In clinical chemistry, the term "automation" implies the performance of analytical tests through mechanical or electronic control by an instrument with only minor involvement of an analyst. In the same context, partial automation refers to procedures in which the initial preparation of a specimen is done manually, but in which the analysis proceeds without human intervention. Presently, the vast majority of chemical analyzers require considerable manipulations by laboratory technicians and thus fall into the latter category. Illustrative of these are the allocation of a patient's fluid specimen for various types of analyses conducted either manually or in various instruments; appropriate dilution of specimen to meet the requirements of the various procedures; and complex book-keeping in order to keep track of the disposition and concentrating of the patient's specimen being analysed. On the other hand, totally manual analysis is also performed for specific tests not amenable to automated procedures, or where automated systems are either too expensive or cannot adequately be maintained. Since increased efficiency and reliability are necessary in the clinical laboratory, it is generally desirable to perform as many steps as possible without this manual intervention. Full automation reduces the possibility of human errors that arise from technicians making repetitive and boring manipulations, such as identifying, pipetting and analyzing a multitude of specimens.

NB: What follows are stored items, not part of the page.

From an optimization exercise on the open Yosys and OpenROAD flow, aimed at small area, a short achievable clock period and few clock cycles per item; shortcuts taken in it are not production practice. The RTL was checked by simulation tests, not by an equivalence proof against the original design.

`design/flow/flow/run.sh`:
```
#!/bin/bash
set -euo pipefail
export SETUP_SLACK_MARGIN=9.3
export BUFFER_PORTS_ARGS="-buffer_cell sky130_fd_sc_hd__buf_4"
bash standard.sh > standard.log 2>&1
```
What follows belongs to an exercise in optimizing a design on an open flow for small area; a production flow would make more cautious choices. Function was checked by simulation only, so behaviour that the tests miss may differ from the original. The clock input has no modelled driver; a real chip could not lean on it and would need a root buffer or a full tree. Power and IR drop assume default switching activity.

Setup of raven:
Design wifi_tx, start of the top module:
module wifi_tx (
    input  wire clk,
    input  wire rst,         
    input  wire data_in,     
    output wire in_ready,
    output wire tx_bit
);
Size: roughly 63 flip-flops, about 5 I/O pins, about 2000 µm² of cells after synthesis.
==> flow/config.mk <==
export PLATFORM = sky130hd
export DESIGN_NAME = wifi_tx
export DESIGN_NICKNAME = wifi_tx
export VERILOG_FILES = /design/flow/design.v
export SDC_FILE = /design/flow/constraint.sdc
export NUM_CORES = 4
export LEC_CHECK = 0
export ABC_AREA = 1
export CAP_MARGIN = 20
export CORE_MARGIN = 2
export CORE_UTILIZATION = 40
export SLEW_MARGIN = 20
==> flow/constraint.sdc <==
create_clock -name core_clock -period 5.0 [get_ports {clk}]
set_input_delay 1.0000 -clock core_clock [delete_from_list [all_inputs] [get_ports {clk}]]
set_output_delay 1.0000 -clock core_clock [all_outputs]
set_load 0.01 [all_outputs]
standard.sh (not shown) runs the stock make flow with config.mk's settings and CLKGATE_MAP_FILE= SYNTH_SCRIPT=/design/flow/synth_recipe.tcl, a recipe that flattens the netlist after the stock synthesis.
==> flow/flow/run.sh <==
#!/bin/bash
# The standard layout (standard.sh), except for the clock tree and the
# port buffers:
# - clock tree: four clkbuf_8 driven straight from the clock port, each
#   driving a quarter of the clock pins (cts_single.tcl replaces ORFS's
#   clock_tree_synthesis);
# - ports: buffered with buf_1 rather than the buffer ORFS picks.
# The whole output of the standard flow goes to standard.log here; ORFS's
# per-step logs are under orfs/logs/.
set -euo pipefail
here=$(pwd)
export CTS_GROUPS=4
export CTS_CELL=sky130_fd_sc_hd__clkbuf_8
export PRE_CTS_TCL="$here/flow/cts_single.tcl"
export BUFFER_PORTS_ARGS="-buffer_cell sky130_fd_sc_hd__buf_1"
bash standard.sh > "$here/standard.log" 2>&1
Other scripts of this flow, unchanged in this note and not shown: flow/flow/cts_single.tcl
raven: done, clean on timing, DRC and antenna
Edits applied to the flow inputs when going from raven to pepper:
--- a/flow/flow/run.sh
+++ b/flow/flow/run.sh
@@ -1,5 +1,7 @@
 #!/bin/bash
-# The standard layout (standard.sh), except for the clock tree and the
-# port buffers:
+# The standard layout (standard.sh), with three changes:
+# - synthesis: the standard flow's synthesis script, but ABC maps the logic for area with
+#   area.abc (no buffering or upsizing there) instead of ORFS's ABC script
+#   (see abc_hook.tcl);
 # - clock tree: four clkbuf_8 driven straight from the clock port, each
 #   driving a quarter of the clock pins (cts_single.tcl replaces ORFS's
@@ -10,7 +12,9 @@
 set -euo pipefail
 here=$(pwd)
+{ head -n 1 synth_recipe.tcl; cat flow/abc_hook.tcl; tail -n +2 synth_recipe.tcl; } > synth_area.tcl
+export WIFI_ABC_SCRIPT="$here/flow/area.abc"
 export CTS_GROUPS=4
 export CTS_CELL=sky130_fd_sc_hd__clkbuf_8
 export PRE_CTS_TCL="$here/flow/cts_single.tcl"
 export BUFFER_PORTS_ARGS="-buffer_cell sky130_fd_sc_hd__buf_1"
-bash standard.sh > "$here/standard.log" 2>&1
+bash standard.sh SYNTH_SCRIPT="$here/synth_area.tcl" finish > "$here/standard.log" 2>&1
==> flow/flow/abc_hook.tcl (new file) <==
# Inserted into the standard flow's synthesis script (after its first line) by run.sh:
# make ORFS's synthesis map the logic with WIFI_ABC_SCRIPT (area.abc)
# instead of ORFS's ABC script. synth_preamble.tcl builds the abc command's
# arguments in abc_args; whenever it sets them, point -script at ours.
# Only the combinational mapping changes; the flip-flops are mapped before
# ABC runs and stay as the standard synthesis makes them.
proc wifi_abc_hook { name1 name2 op } {
  upvar #0 abc_args a
  set i [lsearch -exact $a -script]
  if { $i >= 0 } {
    lset a [expr {$i + 1}] $::env(WIFI_ABC_SCRIPT)
  }
}
trace add variable ::abc_args write wifi_abc_hook
==> flow/flow/area.abc (new file) <==
strash
dch -f
amap
topo
--- a/flow/config.mk
+++ b/flow/config.mk
@@ -6,5 +6,4 @@
 export NUM_CORES = 4
 export LEC_CHECK = 0
-export ABC_AREA = 1
 export CAP_MARGIN = 20
 export CORE_MARGIN = 2
==> run notes <==
Synthesized-area fraction occupied by ao, oa, aoi and oai cells: pepper vs raven up 9.7 points. Area of the multi-input gates delta for pepper relative to raven: about 21% lower. Diff raven -> pepper: cell depth of the worst setup path shows an increase of 11, clock power share increased by 1.1 points relative to the old numbers, chip height went down. Diff pepper and raven: time the final worst path needs with I/O delays and setup lower in raven. [compare] base=raven new=pepper: fraction of standard cell area in multi-input logic now sits lower; global-route track usage on met3 has decreased; overall power consumption shrank by about 5%. Delta(layout-stage area growth over the synthesis result, pepper - raven) > 0.
Modified inputs, juniper compared to pepper
==> flow/flow/run.sh <==
#!/bin/bash
# The standard layout (standard.sh), except for the clock tree and the
# port buffers:
# - clock tree: four clkbuf_8 driven straight from the clock port, each
#   driving a quarter of the clock pins (cts_single.tcl replaces ORFS's
#   clock_tree_synthesis);
# - ports: buffered with buf_1 rather than the buffer ORFS picks.
# The whole output of the standard flow goes to standard.log here; ORFS's
# per-step logs are under orfs/logs/.
set -euo pipefail
here=$(pwd)
export CTS_GROUPS=4
export CTS_CELL=sky130_fd_sc_hd__clkbuf_8
export PRE_CTS_TCL="$here/flow/cts_single.tcl"
export BUFFER_PORTS_ARGS="-buffer_cell sky130_fd_sc_hd__buf_1"
bash standard.sh > "$here/standard.log" 2>&1
removed: flow/flow/abc_hook.tcl
removed: flow/flow/area.abc
[summary]
- The lower layout overhead on the synthesized area came out of juniper.
- Power in juniper is 8.3% above pepper.
- For the design area, juniper came in 8.2% higher than pepper did.
No run of this note takes its clock network from TritonCTS; it comes from the design's own scripts or RTL.

-- what the ideal ports hide --
How much do the figures lean on ideal ports? The routed layouts below were timed once more, with nothing changed but the port constraints.
Step 1, drivers: a clkbuf_16 drives clk and a buf_2 each remaining input, both assumed.
Step 2 adds t to the input delays and takes it off the output delays; t is the mean of the earliest and latest rising clock arrival at the registers after step 1. Input paths then give back, and output paths get back, about the clock's delay inside the block.
Slacks: ideal ports / drivers / drivers and shift; pairs: ideal ports / drivers.
| run | shift t [ns] | setup slack, ns | worst setup path after step 2 | pins driven straight from the clock port |
|---|---|---|---|---|
| raven | 0.198 | 3.005 / 2.953 / 2.843 | input to register | 4 |
| pepper | 0.197 | 1.504 / 1.504 / 1.504 | register to register | 4 |
| juniper | 0.202 | 2.873 / 2.829 / 2.873 | register to register | 4 |
After both steps setup and hold are still met in every run listed. The setup slack of raven, which loses most, moves by -0.052 ns with the drivers and by -0.162 ns with both steps.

Reliability and reproducibility of automated analytical test results in a clinical chemistry laboratory are essential to maintaining the accuracy of meaningful results to the clinician. Basically, the accuracy provided by automated chemical analyzers is no better than that obtained by carefully conducted conventional techniques; however, the precision (repeatability) is greatly increased. Measurement repeatability is often poor when manual analysis is employed as a consequence of some bias introduced into the analysis by an individual technologist. Furthermore, the ideal automated analytical system should employ the rapidity and simplicity of operation necessary for emergency "stat" tests, small volume specimens required for pediatric patients, and the high throughput required for routine analysis. Automated equipment that is properly designed offers greater reliability, less operative bias and more rapid evaluation of patient samples than is possible with manual methods.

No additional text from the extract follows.